I stood on the platform downstairs and looked for pappi, wondering if he had forgotten that I had been with him. But no, there he was on the edge of the group of men standing there in the gloomy interior of the tram terminus, shaking hands with a big fat man wearing a suit and waistcoat. When they’d finished shaking hands pappi looked back at me and jerked his head sideways to indicate that I should join him.
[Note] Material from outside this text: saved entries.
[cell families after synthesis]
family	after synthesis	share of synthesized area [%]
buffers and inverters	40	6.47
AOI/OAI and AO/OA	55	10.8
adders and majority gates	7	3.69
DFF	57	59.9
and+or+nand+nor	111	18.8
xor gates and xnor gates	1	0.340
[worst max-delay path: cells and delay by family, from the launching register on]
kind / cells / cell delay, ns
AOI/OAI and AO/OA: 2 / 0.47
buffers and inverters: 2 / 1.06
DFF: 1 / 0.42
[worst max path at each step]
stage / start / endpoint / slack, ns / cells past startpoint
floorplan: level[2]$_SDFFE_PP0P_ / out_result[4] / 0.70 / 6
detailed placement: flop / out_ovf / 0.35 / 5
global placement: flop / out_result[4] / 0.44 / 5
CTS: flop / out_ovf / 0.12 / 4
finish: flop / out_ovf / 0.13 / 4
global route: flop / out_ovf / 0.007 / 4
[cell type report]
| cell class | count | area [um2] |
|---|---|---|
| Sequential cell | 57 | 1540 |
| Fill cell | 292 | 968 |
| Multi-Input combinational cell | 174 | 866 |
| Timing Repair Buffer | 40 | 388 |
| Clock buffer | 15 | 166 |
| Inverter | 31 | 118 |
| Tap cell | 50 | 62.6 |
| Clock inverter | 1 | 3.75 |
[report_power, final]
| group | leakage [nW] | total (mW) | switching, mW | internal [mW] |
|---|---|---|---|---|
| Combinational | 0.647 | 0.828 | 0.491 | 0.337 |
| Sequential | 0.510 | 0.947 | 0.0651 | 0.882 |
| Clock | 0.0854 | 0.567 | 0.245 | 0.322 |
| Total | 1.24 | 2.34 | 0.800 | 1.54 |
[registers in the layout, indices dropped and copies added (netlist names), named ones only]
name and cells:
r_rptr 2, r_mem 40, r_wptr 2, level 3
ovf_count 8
### src/rtl/regfile_writeback_queue_if.sv
// rtl/regfile_writeback_queue_if.sv - write request, register file write and bypass lookup signals
interface regfile_writeback_queue_if #(
  parameter int DEPTH = 4
);
  localparam int CW = $clog2(DEPTH) + 1;

  logic          in_valid;
  logic          in_ready;
  logic [4:0]    in_reg;
  logic [31:0]   in_data;
  logic          wb_hold;
  logic [4:0]    write_reg;
  logic [31:0]   write_data;
  logic          regWrite;
  logic [4:0]    look_reg_1;
  logic [4:0]    look_reg_2;
  logic          hit_1;
  logic          hit_2;
  logic [31:0]   fwd_data_1;
  logic [31:0]   fwd_data_2;
  logic [CW-1:0] count;

  modport master (
    output in_valid, in_reg, in_data, wb_hold, look_reg_1, look_reg_2,
    input  in_ready, write_reg, write_data, regWrite,
    input  hit_1, hit_2, fwd_data_1, fwd_data_2, count
  );

  modport slave (
    input  in_valid, in_reg, in_data, wb_hold, look_reg_1, look_reg_2,
    output in_ready, write_reg, write_data, regWrite,
    output hit_1, hit_2, fwd_data_1, fwd_data_2, count
  );
endinterface

### src/rtl/regfile_writeback_queue.sv
// rtl/regfile_writeback_queue.sv - circular FIFO of pending register writes with bypass lookup
module regfile_writeback_queue #(
  parameter int DEPTH = 4
) (
  input  logic                      clk,
  input  logic                      rst,
  regfile_writeback_queue_if.slave  bus
);
  localparam int PW = $clog2(DEPTH);
  localparam int CW = PW + 1;

  logic [4:0]    reg_mem  [DEPTH];
  logic [31:0]   data_mem [DEPTH];
  logic [PW-1:0] head;
  logic [PW-1:0] tail;
  logic [CW-1:0] cnt;

  logic not_empty;
  logic push;
  logic pop;

  assign not_empty    = ~rst & (cnt != '0);
  assign bus.in_ready = ~rst & (cnt < CW'(DEPTH));
  assign bus.regWrite = not_empty & ~bus.wb_hold;
  assign bus.count    = cnt;

  assign push = bus.in_valid & bus.in_ready;
  assign pop  = bus.regWrite;

  assign bus.write_reg  = not_empty ? reg_mem[head]  : 5'd0;
  assign bus.write_data = not_empty ? data_mem[head] : 32'd0;

  // Walk oldest to youngest so the last match found is the youngest pending write.
  function automatic logic [32:0] lookup(input logic [4:0] key);
    logic [32:0]   res;
    logic [PW-1:0] idx;
    res = '0;
    for (int i = 0; i < DEPTH; i++) begin
      idx = head + PW'(i);
      if (CW'(i) < cnt && reg_mem[idx] == key) begin
        res = {1'b1, data_mem[idx]};
      end
    end
    return res;
  endfunction

  logic [32:0] look_1;
  logic [32:0] look_2;

  always_comb begin
    look_1 = '0;
    look_2 = '0;
    if (!rst) begin
      look_1 = lookup(bus.look_reg_1);
      look_2 = lookup(bus.look_reg_2);
    end
  end

  assign bus.hit_1      = look_1[32];
  assign bus.fwd_data_1 = look_1[31:0];
  assign bus.hit_2      = look_2[32];
  assign bus.fwd_data_2 = look_2[31:0];

  always_ff @(posedge clk) begin
    if (rst) begin
      head <= '0;
      tail <= '0;
      cnt  <= '0;
    end else begin
      if (push) tail <= tail + PW'(1);
      if (pop)  head <= head + PW'(1);
      case ({push, pop})
        2'b10:   cnt <= cnt + CW'(1);
        2'b01:   cnt <= cnt - CW'(1);
        default: cnt <= cnt;
      endcase
    end
  end

  // Entry storage is qualified by count everywhere, so it carries no reset.
  always_ff @(posedge clk) begin
    if (push) begin
      reg_mem[tail]  <= bus.in_reg;
      data_mem[tail] <= bus.in_data;
    end
  end
endmodule

### src/flat_wrapper.sv
// flat-port wrapper written by rule: the top's interface ports become plain ports
module regfile_writeback_queue_flat 
#(
  parameter int DEPTH = 4
)
  (clk, rst, bus_in_valid, bus_in_reg, bus_in_data, bus_wb_hold, bus_look_reg_1, bus_look_reg_2, bus_in_ready, bus_write_reg, bus_write_data, bus_regWrite, bus_hit_1, bus_hit_2, bus_fwd_data_1, bus_fwd_data_2, bus_count);
  regfile_writeback_queue_if #(.DEPTH(DEPTH)) bus_i ();
  input  logic clk;
  input  logic rst;
  input wire logic [$bits(bus_i.in_valid)-1:0] bus_in_valid;
  input wire logic [$bits(bus_i.in_reg)-1:0] bus_in_reg;
  input wire logic [$bits(bus_i.in_data)-1:0] bus_in_data;
  input wire logic [$bits(bus_i.wb_hold)-1:0] bus_wb_hold;
  input wire logic [$bits(bus_i.look_reg_1)-1:0] bus_look_reg_1;
  input wire logic [$bits(bus_i.look_reg_2)-1:0] bus_look_reg_2;
  output wire logic [$bits(bus_i.in_ready)-1:0] bus_in_ready;
  output wire logic [$bits(bus_i.write_reg)-1:0] bus_write_reg;
  output wire logic [$bits(bus_i.write_data)-1:0] bus_write_data;
  output wire logic [$bits(bus_i.regWrite)-1:0] bus_regWrite;
  output wire logic [$bits(bus_i.hit_1)-1:0] bus_hit_1;
  output wire logic [$bits(bus_i.hit_2)-1:0] bus_hit_2;
  output wire logic [$bits(bus_i.fwd_data_1)-1:0] bus_fwd_data_1;
  output wire logic [$bits(bus_i.fwd_data_2)-1:0] bus_fwd_data_2;
  output wire logic [$bits(bus_i.count)-1:0] bus_count;
  assign bus_i.in_valid = bus_in_valid;
  assign bus_i.in_reg = bus_in_reg;
  assign bus_i.in_data = bus_in_data;
  assign bus_i.wb_hold = bus_wb_hold;
  assign bus_i.look_reg_1 = bus_look_reg_1;
  assign bus_i.look_reg_2 = bus_look_reg_2;
  assign bus_in_ready = bus_i.in_ready;
  assign bus_write_reg = bus_i.write_reg;
  assign bus_write_data = bus_i.write_data;
  assign bus_regWrite = bus_i.regWrite;
  assign bus_hit_1 = bus_i.hit_1;
  assign bus_hit_2 = bus_i.hit_2;
  assign bus_fwd_data_1 = bus_i.fwd_data_1;
  assign bus_fwd_data_2 = bus_i.fwd_data_2;
  assign bus_count = bus_i.count;
  regfile_writeback_queue #(.DEPTH(DEPTH)) u_core (.clk(clk), .rst(rst), .bus(bus_i));
endmodule
### config.mk
export PLATFORM = sky130hd
export DESIGN_NAME = regfile_writeback_queue_flat
export DESIGN_NICKNAME = d
export VERILOG_FILES = /design/src/rtl/regfile_writeback_queue_if.sv /design/src/rtl/regfile_writeback_queue.sv /design/src/flat_wrapper.sv
export SDC_FILE = /design/constraint.sdc
export NUM_CORES = 1
export LEC_CHECK = 0
export ABC_CLOCK_PERIOD_IN_PS = 8090
export CAP_MARGIN = 15
export CORE_ASPECT_RATIO = 0.6
export CORE_MARGIN = 3
export CORE_UTILIZATION = 33
export CTS_CLUSTER_DIAMETER = 50
export CTS_CLUSTER_SIZE = 8
export DETAILED_ROUTE_END_ITERATION = 7
export GPL_TIMING_DRIVEN = 0
export RECOVER_POWER = 100
export SETUP_SLACK_MARGIN = 0.2
export SYNTH_ARGS = -nofsm -noshare
export SYNTH_HDL_FRONTEND = slang
export SYNTH_SLANG_ARGS = --single-unit
### constraint.sdc
create_clock -name clk -period 8.09 [get_ports clk]
set_input_delay 0.809 -clock clk [delete_from_list [all_inputs] [get_ports clk]]
set_output_delay 0.809 -clock clk [all_outputs]
set_load 0.005 [all_outputs]
==> results of run 1 <==
==> where the power goes <==
group	total [mW]	switching, mW	internal [mW]
combinational	0.572	0.374	0.197
sequential	0.940	0.0215	0.918
clock	0.898	0.350	0.548
total	2.41	0.746	1.66
==> per-layer routing <==
metal / share of wire / wire length, µm / track usage
met5: 0.00025 / 13 / 0
met2: 0.41 / 21700 / 0.373
met4: 0.028 / 1500 / 0.0835
met3: 0.12 / 6320 / 0.0788
met1: 0.44 / 23200 / 0.369
==> sequential cells by signal, summed over array words and instances, names as in the netlist, named ones only <==
| register | count |
|---|---|
| u_core.data_mem | 128 |
| u_core.reg_mem | 20 |
| u_core.bus.count | 3 |
| u_core.head | 2 |
| u_core.tail | 2 |
==> critical path, cell delays in order (launching register included) <==
cell and delay, ps:
dfxtp_1 310, clkbuf_1 550, clkbuf_1 650, mux4_2 650
xnor2_1 360, o21ai_0 490, nor2_1 360, clkbuf_1 510
o221ai_1 220, a311oi_1 690, dlygate4sd3_1 670
==> cells by family after synthesis <==
logic type | count (synthesis) | synth area share
simple gates | 396 | 0.142
compound gates | 309 | 0.174
mux | 239 | 0.222
flops | 157 | 0.373
buf+inv | 144 | 0.0491
xor+xnor | 45 | 0.0318
fa+ha+maj | 8 | 0.00807
==> stage by stage <==
stage	setup WS, ps	area (µm²)
3_3_place_gp	2960	14600
2_1_floorplan	4900	12400
4_1_cts	2470	15300
5_1_grt	1110	15200
6_report	1350	15200
3_5_place_dp	2970	14600
==> layout by cell type (no fill, tap or decap), types with 7 or more instances in the layout <==
cell	count
edfxtp_1	148
o221ai_1	48
clkbuf_16	17
clkbuf_1	106
a311oi_1	53
o221ai_2	10
dfxtp_1	9
mux2i_1	152
nor3_1	71
xor2_1	7
nor2b_1	8
o21ai_0	39
ha_1	8
mux2_2	64
dlygate4sd3_1	129
xnor2_1	38
nor2_1	166
clkdlybuf4s50_1	23
buf_2	25
a21oi_1	125
buf_1	8
o211ai_1	9
nand2b_1	29
nand2_1	98
mux4_2	23
==> final cells by class <==
| type | count | area [µm²] |
|---|---|---|
| Timing Repair Buffer | 156 | 1540 |
| Inverter | 7 | 26.3 |
| Fill cell | 3593 | 21500 |
| Clock inverter | 14 | 218 |
| Buffer | 137 | 561 |
| Clock buffer | 18 | 429 |
| Multi-Input combinational cell | 997 | 7150 |
| Sequential cell | 157 | 4620 |
| Tap cell | 504 | 631 |
==> final timing paths <==
kind | cells past startpoint | endpoint | slack (ps) | from
max | 10 | bus_fwd_data_1[17] | 1350 | u_core.head[0]
max reg2reg | 4 | u_core.data_mem[1][20] | 4150 | u_core.bus.count[2]
min reg2reg | 2 | u_core.tail[1] | 570 | u_core.tail[1]
min | 2 | u_core.tail[1] | 570 | u_core.tail[1]
==> impl_metrics.csv, run 1 <==
group,metric,value,unit
drt,vias_per_cell,6.05,
drt,wirelength,52700,µm
logic_synthesis,synth_area_leaders,"edfxtp_1 (36%), mux2i_1 (12%), mux2_2 (5.8%)",
global_routing,grtUsageTotal,0.259,
run_status,violations,"capacitance limit, slew limit",
sta,slew_violations,93,
clock_tree,cts_setup_buffers,0,
logic_synthesis,syn_nets,1357,
clock_tree,cts_hold_buf,0,
floorplanning,num_rows,54,
global_routing,grt_max_degree,29,
logic_synthesis,synth_area_leader_cell,"edfxtp_1",
worst_setup_path,cp-start-kind,"register",
power,p_total,2.41,mW
floorplanning,dieArea,40000,µm²
logic_synthesis,yosys_warnings,0,
global_routing,grt_pass1_vias,11611,
placement,io_buffers,152,
placement,gp_congestion,0.939,
global_routing,antenna_found_initial,1,
logic_synthesis,syn_area_per_cell,9.56,µm²
clock_tree,clock_latency,460,ps
floorplanning,pin_count,159,
logic_synthesis,synth-main-ff-cell,"edfxtp_1",
final_layout,final_core_util,0.414,
final_layout,syn2layout_area_growth,22.2,%
sta,final.setup.tns,0,ps
logic_synthesis,ys_ff_latch,157,
floorplanning,die_h,156,µm
global_routing,grt-ovfl-total,0,
logic_synthesis,post-synth-top-area-fraction,0.358,
drt,antenna_left,0,
drt,route.detailed.drc,0,
clock_tree,cts_buffers,17,
floorplanning,die_w,256,µm
worst_setup_path,arrival,5930,ps
power,p_leak,4.43,nW
clock_tree,clockBufferDepth,2,
clock_tree,cts.sinks,157,
clock_tree,clkTransAtPathRegs,60,ps
logic_synthesis,synth_common_cells,"nor2_1 (166), mux2i_1 (152), edfxtp_1 (148)",
sta,setup_violations,0,
worst_setup_path,critPathRequiredTime,7280,ps
sta,worst_pin_slew,2330,ps
logic_synthesis,synth_edf_count,148,
final_layout,finalNonFillerCells,1990,
min_path,hp-class,"register to register",
worst_setup_path,worstSetupEndpointType,"output pin",
drt,via_count,12036,
sta,fin_hold_ws,572,ps
sta,max_freq,148,MHz
logic_synthesis,async_flop_share,0,
placement,dp_cells,1958,
final_layout,fin_nets,1532,
global_routing,grt_pass1_wl,77100,µm
clock_tree,cts_resized,0,
sta,finalHoldViolations,0,
clock_tree,clockRootBuffer,"clkbuf_16",
worst_setup_path,crit_type,"register to output pin",
job,cap_violations,4,
sta,slew_headroom,-0.551,
logic_synthesis,syn_inst,1298,
drt,route.detailed.wl_per_inst,26.5,µm
logic_synthesis,synth.distinct_cells,44,
logic_synthesis,synth_area,12400,µm²
final_layout,diodes,0,
sta,fin_skew,9.83,ps
clock_tree,tritoncts,"built",
floorplanning,core,36700,µm²
power,vdd_ir_drop_max,151,µV
logic_synthesis,yosysMostFrequentCell,"nor2_1",
run_status,status,"finished, violations left",
floorplanning,start_util,0.338,
clock_tree,h-tree-depth,4,
sta,min_period_over_period,0.833,
power,power_density,159,nW/µm²
placement,hpwl,38900,µm
final_layout,drive_gt1_frac,0.112,
logic_synthesis,ys_seq_area_frac,0.373,
drt,first_iter_violations,1608,
sta,fin_crit,6740,ps
sta,rsz0062_at_grt,"no",
drt,detail_route.first_pass.iterations,6,
worst_setup_path,crit_path_max_fanout,10,
No activity file was read; power rests on OpenSTA's default activity.
==> inputs of run 2 (changes only) <==
ABC_CLOCK_PERIOD_IN_PS = 6700   (was 8090)
clock period = 6.7 ns   (was 8.09 ns; I/O delays follow)
==> run 2 against run 1 <==
The run still ends with capacitance limit, slew limit left; first-iteration DRC count is 0.75% lower; clock skew is 1.5 ps higher; final cell count stayed put; largest power group unchanged; critical path type unchanged; critical endpoint is now bus_fwd_data_2[17]; die area stayed put; highest routed layer unchanged.
==> impl_metrics.csv, run 2 (synthesis results as in run 1) <==
group,metric,value,unit
run_status,status,"finished, violations left",
run_status,violations,"capacitance limit, slew limit",
global_routing,grtUsageTotal,0.259,
floorplanning,num_rows,54,
drt,antenna_left,0,
sta,fin_crit,6110,ps
final_layout,drive_gt1_frac,0.113,
worst_setup_path,critPathRequiredTime,6030,ps
min_path,hold_end,"u_core.tail[1]",
power,p_leak,4.43,nW
worst_setup_path,cp-start-kind,"register",
clock_tree,cts_buffers,17,
worst_setup_path,rrSetupSlack,2740,ps
worst_setup_path,crit_type,"register to output pin",
global_routing,grt_pass1_wl,77100,µm
worst_setup_path,crit_path_max_fanout,10,
global_routing,antenna_found_initial,1,
floorplanning,die_h,156,µm
final_layout,largest_register_ffs,128,
floorplanning,pin_count,159,
worst_setup_path,crit_family,"buffers and inverters",
global_routing,grt-ovfl-total,0,
worst_setup_path,crit_path_cell_trace,"buf_6 -> clkbuf_1 -> mux4_2 -> xnor2_1 -> o21ai_0 -> nor2_1 -> clkbuf_1 -> o221ai_2 -> a311oi_1 -> clkdlybuf4s50_1",
sta,slew_violations,93,
min_path,hold_path.startpoint,"u_core.tail[1]",
job,cap_violations,4,
sta,max_freq,164,MHz
drt,vias_per_cell,6.12,
clock_tree,cts_hold_buf,0,
worst_setup_path,r2r-end,"u_core.data_mem[1][20]",
min_path,whs_path_depth,2,
worst_setup_path,crit_path_frequent_cell,"clkbuf_1",
final_layout,diodes,0,
sta,final.setup.tns,0,ps
global_routing,grt_pass1_vias,11611,
floorplanning,die_w,256,µm
clock_tree,h-tree-depth,4,
placement,io_buffers,152,
final_layout,fin_nets,1532,
sta,slew_headroom,-0.564,
worst_setup_path,worstSetupEndpointType,"output pin",
final_layout,top_register,"u_core.data_mem",
floorplanning,dieArea,40000,µm²
placement,gp_congestion,0.939,
power,power_density,192,nW/µm²
power,vdd_ir_drop_max,184,µV
drt,detail_route.first_pass.iterations,7,
clock_tree,cts_setup_buffers,0,
worst_setup_path,crit_path_max_incr_delay,710,ps
sta,worst_pin_slew,2350,ps
floorplanning,core,36700,µm²
worst_setup_path,path_buf_inv,4,
min_path,hp-class,"register to register",
sta,fin_hold_ws,571,ps
floorplanning,start_util,0.338,
worst_setup_path,reg2reg_depth,4,
clock_tree,clockBufferDepth,2,
clock_tree,tritoncts,"built",
drt,route.detailed.wl_per_inst,26.6,µm
sta,rsz0062_at_grt,"no",
drt,route.detailed.drc,0,
final_layout,final_common_cell,"nor2_1",
clock_tree,clkTransAtPathRegs,60,ps
sta,setup_violations,0,
clock_tree,cts.sinks,157,
sta,min_period_over_period,0.912,
drt,via_count,12183,
worst_setup_path,arrival,5440,ps
worst_setup_path,cpMaxStageDelayCell,"clkbuf_1",
drt,wirelength,52800,µm
clock_tree,clockRootBuffer,"clkbuf_16",
clock_tree,clock_latency,470,ps
final_layout,syn2layout_area_growth,22.3,%
sta,finalHoldViolations,0,
sta,fin_skew,11.3,ps
clock_tree,cts_resized,0,
global_routing,grt_max_degree,29,
drt,first_iter_violations,1596,
placement,hpwl,38900,µm
worst_setup_path,r2r-start,"u_core.bus.count[2]",
final_layout,num-fill-cells,3590,
final_layout,final_cell_mix,"nor2_1 (166), mux2i_1 (152), edfxtp_1 (148)",
## run 2: changes by cell type in the layout (fill, tap and decap cells not counted)
cell / before / now
clkbuf_1: 106 / 104
dlygate4sd3_1: 129 / 128
clkdlybuf4s50_1: 23 / 24
buf_6: 1 / 2
buf_2: 25 / 26
## run 2: power by group
part           switching (mW)  internal [mW]
combinational           0.454          0.240
clock                   0.427          0.661
sequential             0.0261           1.11
## run 2: worst max-delay path by stage
| stage | start | end | slack [ps] | cells after the start |
|---|---|---|---|---|
| after floorplan | register | bus_fwd_data_2[28] | 3640 | 8 |
| after global placement | register | bus_fwd_data_1[17] | 1710 | 9 |
| after detailed placement | register | bus_fwd_data_1[17] | 1720 | 9 |
| after CTS | register | bus_fwd_data_1[17] | 1210 | 9 |
| after global routing | u_core.head[0] | bus_fwd_data_1[23] | 460 | 10 |
| final | u_core.head[0] | bus_fwd_data_2[17] | 590 | 10 |
## run 2: area by class of cell
cell class                 count  area, µm²  share of cell area
buffer                       137        569              0.0375
clock buffer                  18        429              0.0283
sequential                   157       4620               0.305
tap                          504        631              0.0415
multi-input combinational    997       7150               0.471
inverter                       7       26.3             0.00173
timing repair buffer         156       1540               0.101
clock inverter                14        218              0.0143
## run 2: worst reg2reg max path, cell delays in order (launching register included)
cell,delay [ps]
dfxtp_1,390
clkbuf_1,360
nor2_1,430
and3_1,600
clkbuf_1,1730
## run 2: through the flow
stage / power [mW] / util / instances / cell area [µm²] / setup WS [ps]
after detailed placement: 1.85 / 0.399 / 1958 / 14600 / 1720
final: 2.92 / 0.414 / 1990 / 15200 / 586
after global placement: 1.84 / 0.397 / 1954 / 14600 / 1710
after global routing: 3.02 / 0.414 / 1990 / 15200 / 459
after floorplan: 1.54 / - / 1298 / 12400 / 3640
after CTS: 2.93 / 0.417 / 1990 / 15300 / 1210
## run 2: layer usage
| layer | GRT usage | part of all wire |
|---|---|---|
| met5 | 0 | 0.00025 |
| met4 | 0.0835 | 0.030 |
| met3 | 0.0788 | 0.13 |
| met2 | 0.373 | 0.41 |
| met1 | 0.369 | 0.43 |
There was a great block of trams parked in the [gloomy] centre of the terminus. The space inside the building seemed huge and high to me, with great, windowless brick walls climbing into the shadowy roofspace. The roof was all zigzaggy, with some small skylights in the angled sections {???}; the windows were grimy with dirt and spiders webs and pigeon poo, and let in very little light. There were a few electric lights in the offices that ran around the bases of the brick walls, but otherwise the only light seemed to come from the massive doorways at two ends of the building.

There was a line of men formed across each of the two entrance doorways, and, at the far end from where we had come in, there was a brazier full of burning wood. As I watched, the men all raised their hands and waved as a blue tram passed by in the street with its bell clanging.